Шнур дёрнулся. От удивления и удовольствия Ганнибал резко выдохнул. Полсекунды спустя, Уилл издал такой же звук: он был увлечён реакцией Ганнибала так же, как тот был увлечён движением верёвки.
— У них что-то на крючке, — сказал Уилл, чувствуя, что должен что-нибудь сказать.
— Да, — отозвался Ганнибал слегка напряжённо: будто открылось окно, и все его инстинкты обострились при виде птиц, неожиданно оказавшихся в зоне досягаемости.
Он сидел на корточках, и Уилл вдруг заметил, как близко они с Ганнибалом находятся: практически стиснуты в крошечном пространстве лодки.

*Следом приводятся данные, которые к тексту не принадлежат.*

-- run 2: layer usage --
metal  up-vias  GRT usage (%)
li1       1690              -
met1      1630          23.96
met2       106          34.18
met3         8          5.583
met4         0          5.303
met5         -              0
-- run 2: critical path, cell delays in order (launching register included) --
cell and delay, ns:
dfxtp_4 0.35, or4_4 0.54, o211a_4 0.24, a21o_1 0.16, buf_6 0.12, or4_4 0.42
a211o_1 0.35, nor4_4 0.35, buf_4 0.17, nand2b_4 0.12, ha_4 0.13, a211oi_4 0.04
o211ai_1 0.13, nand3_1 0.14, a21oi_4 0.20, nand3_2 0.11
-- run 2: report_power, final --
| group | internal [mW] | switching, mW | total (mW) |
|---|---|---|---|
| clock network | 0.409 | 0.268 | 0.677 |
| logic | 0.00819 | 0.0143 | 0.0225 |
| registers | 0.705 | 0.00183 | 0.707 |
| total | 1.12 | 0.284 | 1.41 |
<file path="src/rtl/display_mux_bcd.sv">
// Multi-digit seven-segment driver: serial binary-to-BCD conversion feeding a time-multiplexed digit scanner.
// Latency: WIDTH cycles from load to display update; seg/an are registered, one cycle behind the scan index.
// Backpressure: none; load is accepted only while busy=0 and is dropped otherwise (no queuing).
//
// Ports:
//   i_clk, i_rst         rising-edge clock, asynchronous active-high reset
//   i_load, i_value      start a conversion of i_value (ignored while o_busy=1)
//   i_blank_zeros        live control: blank leading zeros (digit 0 always shown)
//   o_busy               conversion in progress
//   o_overflow           last converted value exceeded 10^DIGITS-1 (digits show "-")
//   o_seg[6:0]           segments a..g (o_seg[6]=a), polarity per ACTIVE_LOW
//   o_an[DIGITS-1:0]     digit enables, o_an[0]=least significant, polarity per ACTIVE_LOW
module display_mux_bcd #(
  parameter int DIGITS     = 4,
  parameter int WIDTH      = 14,
  parameter int SCAN_DIV   = 50000,
  parameter int ACTIVE_LOW = 1
) (
  input  logic              i_clk,
  input  logic              i_rst,
  input  logic              i_load,
  input  logic [WIDTH-1:0]  i_value,
  input  logic              i_blank_zeros,
  output logic              o_busy,
  output logic              o_overflow,
  output logic [6:0]        o_seg,
  output logic [DIGITS-1:0] o_an
);

  localparam int BW = DIGITS * 4;
  localparam int CW = $clog2(WIDTH + 1);
  localparam int SW = (SCAN_DIV > 1) ? $clog2(SCAN_DIV) : 1;
  localparam int IW = (DIGITS > 1) ? $clog2(DIGITS) : 1;

  function automatic logic [63:0] pow10(input int n);
    logic [63:0] p;
    p = 64'd1;
    for (int k = 0; k < n; k++) p = p * 64'd10;
    return p;
  endfunction

  localparam logic [63:0] MAX_DISP = pow10(DIGITS) - 64'd1;

  // XOR masks: all ones when outputs are active-low, so "off" is the mask itself.
  localparam logic [6:0]        SEG_OFF = {7{ACTIVE_LOW != 0}};
  localparam logic [DIGITS-1:0] AN_OFF  = {DIGITS{ACTIVE_LOW != 0}};

  // Active-high segment patterns {a,b,c,d,e,f,g}; non-decimal nibbles blank.
  function automatic logic [6:0] seg7(input logic [3:0] nib);
    case (nib)
      4'd0:    seg7 = 7'b1111110;
      4'd1:    seg7 = 7'b0110000;
      4'd2:    seg7 = 7'b1101101;
      4'd3:    seg7 = 7'b1111001;
      4'd4:    seg7 = 7'b0110011;
      4'd5:    seg7 = 7'b1011011;
      4'd6:    seg7 = 7'b1011111;
      4'd7:    seg7 = 7'b1110000;
      4'd8:    seg7 = 7'b1111111;
      4'd9:    seg7 = 7'b1111011;
      default: seg7 = 7'b0000000;
    endcase
  endfunction

  typedef enum logic {S_IDLE = 1'b0, S_CONV = 1'b1} state_t;

  state_t            r_state, w_state_nxt;
  logic [WIDTH-1:0]  r_shift;
  logic [BW-1:0]     r_bcd, w_bcd_adj, w_bcd_nxt;
  logic [CW-1:0]     r_cnt;
  logic              r_ovf_pend;
  logic [BW-1:0]     r_disp;
  logic              r_overflow;
  logic [SW-1:0]     r_scan_cnt;
  logic [IW-1:0]     r_idx;
  logic [6:0]        r_seg, w_seg_raw;
  logic [DIGITS-1:0] r_an, w_an_raw;
  logic              w_busy, w_capture, w_last, w_scan_tc, w_upper_zero;
  logic [3:0]        w_nib;

  // ---------------- conversion FSM ----------------
  always_ff @(posedge i_clk or posedge i_rst) begin
    if (i_rst) r_state <= S_IDLE;
    else       r_state <= w_state_nxt;
  end

  always_comb begin
    w_state_nxt = r_state;
    case (r_state)
      S_IDLE:  if (i_load) w_state_nxt = S_CONV;
      S_CONV:  if (r_cnt == CW'(WIDTH - 1)) w_state_nxt = S_IDLE;
      default: w_state_nxt = S_IDLE;
    endcase
  end

  always_comb begin
    w_busy    = (r_state == S_CONV);
    w_capture = (r_state == S_IDLE) && i_load;
    w_last    = (r_state == S_CONV) && (r_cnt == CW'(WIDTH - 1));
  end

  // Shift-and-add-3: correct every nibble >= 5 before the shift so it carries as decimal.
  always_comb begin
    w_bcd_adj = r_bcd;
    for (int d = 0; d < DIGITS; d++) begin
      if (r_bcd[d*4 +: 4] >= 4'd5) w_bcd_adj[d*4 +: 4] = r_bcd[d*4 +: 4] + 4'd3;
    end
    // The top BCD bit falls off; overflow is detected separately at capture.
    w_bcd_nxt = {w_bcd_adj[BW-2:0], r_shift[WIDTH-1]};
  end

  always_ff @(posedge i_clk or posedge i_rst) begin
    if (i_rst) begin
      r_shift    <= '0;
      r_bcd      <= '0;
      r_cnt      <= '0;
      r_ovf_pend <= 1'b0;
      r_disp     <= '0;
      r_overflow <= 1'b0;
    end else if (w_capture) begin
      r_shift    <= i_value;
      r_bcd      <= '0;
      r_cnt      <= '0;
      r_ovf_pend <= (64'(i_value) > MAX_DISP);
    end else if (w_busy) begin
      r_shift <= {r_shift[WIDTH-2:0], 1'b0};
      r_bcd   <= w_bcd_nxt;
      r_cnt   <= r_cnt + CW'(1);
      if (w_last) begin
        // Display and overflow flag move together so no mixed frame is ever shown.
        r_disp     <= w_bcd_nxt;
        r_overflow <= r_ovf_pend;
      end
    end
  end

  // ---------------- digit scanner ----------------
  assign w_scan_tc = (r_scan_cnt == SW'(SCAN_DIV - 1));

  always_ff @(posedge i_clk or posedge i_rst) begin
    if (i_rst) begin
      r_scan_cnt <= '0;
      r_idx      <= '0;
    end else if (w_scan_tc) begin
      r_scan_cnt <= '0;
      r_idx      <= (r_idx == IW'(DIGITS - 1)) ? '0 : r_idx + IW'(1);
    end else begin
      r_scan_cnt <= r_scan_cnt + SW'(1);
    end
  end

  // A digit is a leading zero when it and every more significant nibble are zero.
  always_comb begin
    w_nib        = r_disp[r_idx*4 +: 4];
    w_upper_zero = 1'b1;
    for (int d = 0; d < DIGITS; d++) begin
      if ((d >= int'(r_idx)) && (r_disp[d*4 +: 4] != 4'd0)) w_upper_zero = 1'b0;
    end
  end

  always_comb begin
    if (r_overflow)                                         w_seg_raw = 7'b0000001;
    else if (i_blank_zeros && (r_idx != '0) && w_upper_zero) w_seg_raw = 7'b0000000;
    else                                                     w_seg_raw = seg7(w_nib);
    w_an_raw = DIGITS'(1) << r_idx;
  end

  always_ff @(posedge i_clk or posedge i_rst) begin
    if (i_rst) begin
      r_seg <= SEG_OFF;
      r_an  <= AN_OFF;
    end else begin
      r_seg <= w_seg_raw ^ SEG_OFF;
      r_an  <= w_an_raw ^ AN_OFF;
    end
  end

  assign o_busy     = w_busy;
  assign o_overflow = r_overflow;
  assign o_seg      = r_seg;
  assign o_an       = r_an;

endmodule

</file>
<file path="config.mk">
export PLATFORM = sky130hd
export DESIGN_NAME = display_mux_bcd
export DESIGN_NICKNAME = d
export VERILOG_FILES = /design/src/rtl/display_mux_bcd.sv
export SDC_FILE = /design/constraint.sdc
export NUM_CORES = 1
export LEC_CHECK = 0
export CORE_ASPECT_RATIO = 0.5
export CORE_MARGIN = 2
export CORE_UTILIZATION = 58
export CTS_CLUSTER_DIAMETER = 80
export DETAILED_ROUTE_END_ITERATION = 8
export PLACE_DENSITY = 0.9
export SYNTH_ARGS = -nofsm -noshare
export SYNTH_HDL_FRONTEND = slang
export SYNTH_SLANG_ARGS = --single-unit
</file>
<file path="constraint.sdc">
create_clock -name i_clk -period 3.8 [get_ports i_clk]
set_input_delay 0.95 -clock i_clk [delete_from_list [all_inputs] [get_ports i_clk]]
set_output_delay 0.95 -clock i_clk [all_outputs]
set_load 0.02 [all_outputs]
</file>
==> impl_metrics.tcl <==
set metrics [dict create \
    outcome "complete, no violations" \
    p_leak_uw 0.002099 \
    syn-num-nets 435 \
    yosysWarnings 0 \
    cp_data_arrival_time_ns 1.44 \
    peakVddDrop_mv 0.3689 \
    synth_edf_count 0 \
    post_route_cells_drive_above_1_share_pct 9.813 \
    hold_viol_final 0 \
    h-tree-depth 3 \
    rsz0062_at_grt "false" \
    min-delay-start "o_overflow" \
    viasPerCell 5.819 \
    fin_util_pct 70.76 \
    min_period_over_period_pct 62.91 \
    cp.depth 1 \
    drt_iter0_drc 239 \
    cts_tree "built" \
    syn_area_um2 4095 \
    clk_pin_slew_ns 0.06 \
    nNetsFinal 462 \
    drc 0 \
    antenna_left 0 \
    design.core.area_um2 6753 \
    cts_root_buf "clkbuf_16" \
    holdWs_ns 0.4696 \
    setup_viol 0 \
    cp.required_ns 2.85 \
    ys_ff_latch 82 \
    routabilityCongestion 0.8152 \
    die_area_um2 7790 \
    crit_fanout 1 \
    ys.flop_type "dfrtp_1" \
    critPathLaunchType "flip-flop" \
    grt_pass1_vias 2976 \
    cts_resized 0 \
    holdPathEnd "o_seg[0]" \
    hpwl_um 5295 \
    rrSetupSlack_ns 1.57 \
    tightest_slew_ns 0.8324 \
    rr_worst_depth 5 \
    drt_wl_total_um 8385 \
    die_w_um 122.8 \
    fin_cells 520 \
    tns_ns 0 \
    syn-mean-instance-area_um2 10.34 \
    r2r-start "o_busy" \
    io_buffers 30 \
    cp-end-kind "primary output" \
    postCtsSetupRepairBufs 0 \
    synth_cell_types 43 \
    hold_buffers 0 \
    path_cells "clkdlybuf4s50_1" \
    ys_seq_area_share_pct 50.44 \
    placed_cell_area_um2 4468 \
    cpPeakStageDelay_ns 0.60 \
    grt-ovfl-total 0 \
    netlist_instances 396 \
    grt_pass1_wl_um 14650 \
    dieHeight_um 63.42 \
    hp-class "flip-flop to flip-flop" \
    num_antenna_cells 0 \
    async_flop_share_pct 100.0 \
    path_class "flip-flop to primary output" \
    clock_path_buffers 2 \
    cts_buffers 9 \
    worstSkewPairLatency_ns 0.34 \
    core.rowCount 21 \
    crit_family "buffers and inverters" \
    fin_worst_skew_ns 0.009769 \
    io_pins 31 \
    grt_max_degree 48 \
    clock_sinks 82 \
    start_util_pct 60.64 \
    wl_per_cell_um 16.13 \
    dp.cells 504 \
    critPathSlowestCell "clkdlybuf4s50_1" \
    dr.pass1.iters 5 \
    drv_cap 0 \
    antenna_found_initial 0 \
    hold_path_depth 1 \
    cellPowerDensity_nw_per_um2 743.5 \
    r2r_end "r_disp[8]" \
    period_minus_slack_ns 2.391 \
    slew_violations 0 \
    worstPathBufferInverterCount 1 \
    slew_headroom_pct 44.34 \
    num_vias 3026 \
    fin_area_um2 4778 \
    gr-usage-all-layers_pct 24.41 \
    fmax_mhz 418.3 \
    area_growth_syn_to_layout_pct 16.68 \
]
==> routing by layer <==
metal,global-route usage [%],routed length [µm],up-vias
li1,-,-,1437
met1,32.45,3675,1477
met2,39.23,4126,99
met3,6.703,471,13
met4,7.471,112,0
met5,0,0,-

Когда Ганнибал переместил свой вес на другую ногу, его колено почти коснулось колена Уилла; их согнутые ноги неотвратимо указывали друг на друга.

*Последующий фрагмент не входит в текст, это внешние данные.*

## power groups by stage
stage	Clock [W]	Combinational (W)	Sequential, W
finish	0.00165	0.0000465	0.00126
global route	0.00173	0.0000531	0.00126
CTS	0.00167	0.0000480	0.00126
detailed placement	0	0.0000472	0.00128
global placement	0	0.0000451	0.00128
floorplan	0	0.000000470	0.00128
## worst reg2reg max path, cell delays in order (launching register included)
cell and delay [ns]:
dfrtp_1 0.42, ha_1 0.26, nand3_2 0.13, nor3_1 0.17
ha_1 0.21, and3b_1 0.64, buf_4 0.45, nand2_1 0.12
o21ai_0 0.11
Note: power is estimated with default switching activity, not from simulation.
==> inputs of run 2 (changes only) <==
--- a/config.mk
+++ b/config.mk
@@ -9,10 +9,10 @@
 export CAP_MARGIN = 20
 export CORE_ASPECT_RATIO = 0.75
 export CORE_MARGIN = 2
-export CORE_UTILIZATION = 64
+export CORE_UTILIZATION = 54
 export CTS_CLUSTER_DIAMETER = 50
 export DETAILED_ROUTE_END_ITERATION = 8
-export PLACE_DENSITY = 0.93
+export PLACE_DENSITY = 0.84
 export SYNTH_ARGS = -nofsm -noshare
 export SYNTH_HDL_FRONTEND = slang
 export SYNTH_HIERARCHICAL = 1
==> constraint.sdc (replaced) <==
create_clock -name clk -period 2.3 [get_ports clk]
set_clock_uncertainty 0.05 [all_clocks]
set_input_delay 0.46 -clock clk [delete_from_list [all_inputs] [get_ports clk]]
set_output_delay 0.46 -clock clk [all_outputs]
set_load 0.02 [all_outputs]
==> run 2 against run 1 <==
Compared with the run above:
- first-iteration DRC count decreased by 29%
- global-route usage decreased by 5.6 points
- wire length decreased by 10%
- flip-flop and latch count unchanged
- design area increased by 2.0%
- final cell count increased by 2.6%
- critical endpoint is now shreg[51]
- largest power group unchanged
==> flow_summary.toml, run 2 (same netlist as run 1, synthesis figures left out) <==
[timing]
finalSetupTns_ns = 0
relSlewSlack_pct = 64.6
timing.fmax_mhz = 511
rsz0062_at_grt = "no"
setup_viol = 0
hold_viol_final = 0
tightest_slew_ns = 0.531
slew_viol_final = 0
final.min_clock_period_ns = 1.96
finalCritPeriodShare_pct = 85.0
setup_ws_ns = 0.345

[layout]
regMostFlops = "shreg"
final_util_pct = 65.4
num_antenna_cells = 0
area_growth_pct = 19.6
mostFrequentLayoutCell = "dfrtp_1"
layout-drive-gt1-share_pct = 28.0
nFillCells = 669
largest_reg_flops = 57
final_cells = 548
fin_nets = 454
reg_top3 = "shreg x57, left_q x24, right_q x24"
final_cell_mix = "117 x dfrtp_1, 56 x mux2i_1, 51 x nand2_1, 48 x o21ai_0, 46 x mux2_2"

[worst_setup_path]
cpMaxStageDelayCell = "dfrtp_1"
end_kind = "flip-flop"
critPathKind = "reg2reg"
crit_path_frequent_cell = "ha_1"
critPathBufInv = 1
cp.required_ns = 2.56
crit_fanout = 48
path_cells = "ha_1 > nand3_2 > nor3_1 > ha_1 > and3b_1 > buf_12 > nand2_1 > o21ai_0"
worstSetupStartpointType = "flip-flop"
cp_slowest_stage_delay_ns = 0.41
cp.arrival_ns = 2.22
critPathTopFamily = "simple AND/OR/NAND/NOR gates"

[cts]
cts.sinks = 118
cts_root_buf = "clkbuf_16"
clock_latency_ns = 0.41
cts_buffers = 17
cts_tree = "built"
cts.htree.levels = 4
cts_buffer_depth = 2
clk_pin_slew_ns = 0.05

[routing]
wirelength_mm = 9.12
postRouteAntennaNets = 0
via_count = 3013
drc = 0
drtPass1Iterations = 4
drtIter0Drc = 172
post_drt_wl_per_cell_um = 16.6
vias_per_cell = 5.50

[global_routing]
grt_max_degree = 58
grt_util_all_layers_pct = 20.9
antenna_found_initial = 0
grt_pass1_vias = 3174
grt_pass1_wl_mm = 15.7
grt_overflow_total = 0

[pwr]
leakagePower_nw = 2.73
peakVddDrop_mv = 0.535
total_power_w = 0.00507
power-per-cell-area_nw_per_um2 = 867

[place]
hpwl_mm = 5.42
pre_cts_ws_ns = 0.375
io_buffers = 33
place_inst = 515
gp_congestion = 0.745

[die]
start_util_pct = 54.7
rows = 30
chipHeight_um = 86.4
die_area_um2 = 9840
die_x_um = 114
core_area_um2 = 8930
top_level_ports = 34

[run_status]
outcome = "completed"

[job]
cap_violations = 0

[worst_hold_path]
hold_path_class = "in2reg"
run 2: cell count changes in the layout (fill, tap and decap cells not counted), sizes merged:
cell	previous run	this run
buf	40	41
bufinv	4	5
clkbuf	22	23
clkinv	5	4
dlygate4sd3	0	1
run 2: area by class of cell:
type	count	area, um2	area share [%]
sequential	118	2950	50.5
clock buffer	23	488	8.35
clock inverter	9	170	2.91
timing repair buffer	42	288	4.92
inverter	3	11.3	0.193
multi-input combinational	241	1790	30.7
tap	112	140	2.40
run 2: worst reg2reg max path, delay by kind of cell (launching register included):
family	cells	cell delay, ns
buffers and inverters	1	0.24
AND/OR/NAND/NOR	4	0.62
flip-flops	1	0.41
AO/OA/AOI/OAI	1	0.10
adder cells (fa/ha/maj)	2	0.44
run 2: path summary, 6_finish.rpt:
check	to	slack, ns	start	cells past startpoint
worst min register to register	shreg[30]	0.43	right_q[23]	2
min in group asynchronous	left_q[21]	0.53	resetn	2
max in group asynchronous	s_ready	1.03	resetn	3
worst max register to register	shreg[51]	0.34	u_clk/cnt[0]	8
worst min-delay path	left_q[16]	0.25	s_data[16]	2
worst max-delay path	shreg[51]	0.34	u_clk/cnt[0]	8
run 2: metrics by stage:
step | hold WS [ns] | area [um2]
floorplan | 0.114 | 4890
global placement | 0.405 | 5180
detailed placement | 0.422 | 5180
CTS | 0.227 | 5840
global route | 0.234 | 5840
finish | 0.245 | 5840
--- config.mk ---
export PLATFORM = sky130hd
export DESIGN_NAME = uart_rx_fifo_flat
export DESIGN_NICKNAME = d
export VERILOG_FILES = /design/src/rtl/uart_rx_fifo_if.sv /design/src/rtl/uart_rx_fifo.sv /design/src/flat_wrapper.sv
export SDC_FILE = /design/constraint.sdc
export NUM_CORES = 1
export LEC_CHECK = 0
export ABC_AREA = 1
export BUFFER_PORTS_ARGS = -buffer_cell sky130_fd_sc_hd__buf_4
export CAP_MARGIN = 40
export CORE_ASPECT_RATIO = 0.5
export CORE_MARGIN = 1
export CORE_UTILIZATION = 64
export DETAILED_ROUTE_END_ITERATION = 8
export HOLD_SLACK_MARGIN = 0.08
export PLACE_DENSITY_LB_ADDON = 0.3
export SYNTH_ARGS = -nofsm -noshare
export SYNTH_HDL_FRONTEND = slang
export SYNTH_SLANG_ARGS = --single-unit
export TNS_END_PERCENT = 20
--- constraint.sdc ---
create_clock -name clk -period 7 [get_ports clk]
set_input_delay 1.4 -clock clk [delete_from_list [all_inputs] [get_ports clk]]
set_output_delay 1.4 -clock clk [all_outputs]
set_load 0.02 [all_outputs]
--- src/rtl/uart_rx_fifo_if.sv ---
// Bundled signals between the uart core receive handshake, the receive FIFO and its reader.
// The FIFO uses the slave modport; the core/reader side uses master.
interface uart_rx_fifo_if #(
    parameter int unsigned DEPTH = 16
);
    localparam int unsigned AW = $clog2(DEPTH);

    logic [7:0]  rx_data;
    logic        rx_avail;
    logic        rx_error;
    logic        rx_ack;
    logic        rd_en;
    logic [7:0]  rd_data;
    logic        rd_err;
    logic        empty;
    logic        full;
    logic [AW:0] count;
    logic        overflow;
    logic        clr_ovf;

    modport master (
        output rx_data, rx_avail, rx_error, rd_en, clr_ovf,
        input  rx_ack, rd_data, rd_err, empty, full, count, overflow
    );

    modport slave (
        input  rx_data, rx_avail, rx_error, rd_en, clr_ovf,
        output rx_ack, rd_data, rd_err, empty, full, count, overflow
    );
endinterface

--- src/rtl/uart_rx_fifo.sv ---
// Self-acknowledging receive buffer: captures each byte from the uart core into a show-ahead FIFO.
// Define UART_RX_FIFO_ERR_EN to store the framing-error flag per byte; otherwise errored bytes are discarded.
module uart_rx_fifo #(
    parameter int unsigned DEPTH = 16
) (
    input  logic                 clk,
    input  logic                 rst,
    uart_rx_fifo_if.slave        bus
);
    localparam int unsigned AW = $clog2(DEPTH);
    localparam int unsigned PW = AW + 1;
`ifdef UART_RX_FIFO_ERR_EN
    localparam int unsigned MW = 9;
`else
    localparam int unsigned MW = 8;
`endif

    typedef enum logic {S_IDLE, S_ACK} state_t;

    state_t          r_state;
    logic            r_rx_ack;
    logic            r_overflow;
    logic [AW:0]     r_wr_ptr;
    logic [AW:0]     r_rd_ptr;
    logic [MW-1:0]   r_mem [DEPTH];

    logic            w_empty;
    logic            w_full;
    logic            w_capture;
    logic            w_accept;
    logic            w_push;
    logic            w_pop;
    logic            w_drop;
    logic [MW-1:0]   w_wdata;
    logic [MW-1:0]   w_head;

    assign w_empty   = (r_wr_ptr == r_rd_ptr);
    assign w_full    = (r_wr_ptr[AW-1:0] == r_rd_ptr[AW-1:0]) && (r_wr_ptr[AW] != r_rd_ptr[AW]);
    assign w_capture = (r_state == S_IDLE) && bus.rx_avail;
    assign w_pop     = bus.rd_en && !w_empty;

`ifdef UART_RX_FIFO_ERR_EN
    assign w_accept  = 1'b1;
    assign w_wdata   = {bus.rx_error, bus.rx_data};
`else
    assign w_accept  = !bus.rx_error;
    assign w_wdata   = bus.rx_data;
`endif

    // A pop in the same cycle frees the slot a full FIFO needs for the push.
    assign w_push    = w_capture && w_accept && (!w_full || bus.rd_en);
    assign w_drop    = w_capture && w_accept && w_full && !bus.rd_en;

    // Capture handshake, pointers and sticky overflow.
    always_ff @(posedge clk or negedge rst) begin
        if (!rst) begin
            r_state    <= S_IDLE;
            r_rx_ack   <= 1'b0;
            r_overflow <= 1'b0;
            r_wr_ptr   <= '0;
            r_rd_ptr   <= '0;
        end else begin
            case (r_state)
                S_IDLE: begin
                    if (bus.rx_avail) begin
                        r_rx_ack <= 1'b1;
                        r_state  <= S_ACK;
                    end
                end
                S_ACK: begin
                    if (!bus.rx_avail) begin
                        r_rx_ack <= 1'b0;
                        r_state  <= S_IDLE;
                    end
                end
                default: r_state <= S_IDLE;
            endcase

            if (w_push) r_wr_ptr <= r_wr_ptr + PW'(1);
            if (w_pop)  r_rd_ptr <= r_rd_ptr + PW'(1);

            if (w_drop)           r_overflow <= 1'b1;
            else if (bus.clr_ovf) r_overflow <= 1'b0;
        end
    end

    // Storage is deliberately left out of reset.
    always_ff @(posedge clk) begin
        if (w_push) r_mem[r_wr_ptr[AW-1:0]] <= w_wdata;
    end

    assign w_head       = r_mem[r_rd_ptr[AW-1:0]];
    assign bus.rd_data  = w_head[7:0];
`ifdef UART_RX_FIFO_ERR_EN
    assign bus.rd_err   = w_head[8];
`else
    assign bus.rd_err   = 1'b0;
`endif
    assign bus.rx_ack   = r_rx_ack;
    assign bus.empty    = w_empty;
    assign bus.full     = w_full;
    assign bus.count    = r_wr_ptr - r_rd_ptr;
    assign bus.overflow = r_overflow;
endmodule
## config.mk

```make
export PLATFORM = sky130hd
export DESIGN_NAME = apb_multi_slave_requester
export DESIGN_NICKNAME = d
export VERILOG_FILES = /design/src/rtl/apb_global_pkg.sv /design/src/rtl/apb_slave_decoder.sv /design/src/rtl/apb_multi_slave_requester.sv
export SDC_FILE = /design/constraint.sdc
export NUM_CORES = 1
export LEC_CHECK = 0
export CAP_MARGIN = 20
export CORE_MARGIN = 4
export CORE_UTILIZATION = 38
export DETAILED_ROUTE_END_ITERATION = 16
export GPL_ROUTABILITY_DRIVEN = 0
export GPL_TIMING_DRIVEN = 0
export PLACE_DENSITY = 0.82
export SETUP_SLACK_MARGIN = 0.4
export SKIP_CTS_REPAIR_TIMING = 1
export SLEW_MARGIN = 20
export SYNTH_ARGS = -nofsm -noshare
export SYNTH_HDL_FRONTEND = slang
export SYNTH_SLANG_ARGS = --single-unit
```

## constraint.sdc

```tcl
create_clock -name pclk -period 5.4 [get_ports pclk]
set_clock_uncertainty 0.15 [all_clocks]
set_input_delay 1.08 -clock pclk [delete_from_list [all_inputs] [get_ports pclk]]
set_output_delay 1.08 -clock pclk [all_outputs]
set_load 0.01 [all_outputs]
```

— Опасно, — пробормотал Ганнибал.
«Да», — подумал Уилл.
— Неосмотрительно, — продолжил Ганнибал. — Небрежно.
«Но при этом», — подумал Уилл.
— Но при этом, — сказал Ганнибал, — крючковые снасти весьма эффективны.
— К сожалению, да, — откликнулся Уилл и внутренне добавил: «в самых разных ситуациях».
«Эффективность важнее безопасности. Вот, почему я здесь».
Он ещё несколько мгновений продолжал удерживать их руки на подрагивающем шнуре, заворожённый шрамами на своих костяшках. Уилл вспомнил ту ночь, руки Ганнибала на своих руках — как тот смывал кровь, накладывал бинты. «Не уходи», — сказал он тогда тихо и повторял до сих пор, безмолвно вплетая в каждое слово и дело. Рука Ганнибала дрогнула... только для того, чтобы почувствовать ответную дрожь пальцев Уилла. Уилл не хотел знать, но он знал — Ганнибал был бы только рад провести остаток дня в таком положении: с соединёнными руками, наслаждаясь вместе каждой дрожью и судорогой попавшейся на крючок добычи.
«Убери руку», — скомандовал Уилл себе.
Он не мог.
Верёвка резко дёрнулась, вырвав его из задумчивости, и он, наконец, смог разжать пальцы и отпрянуть подальше. Уилл попытался сохранить равновесие, хватаясь за всё подряд, ища что-нибудь ощутимое и настоящее, лишь бы не потонуть. Его взгляд упёрся в уродливый оранжевый поплавок, и — вот оно — его захлестнул почти осязаемый гнев.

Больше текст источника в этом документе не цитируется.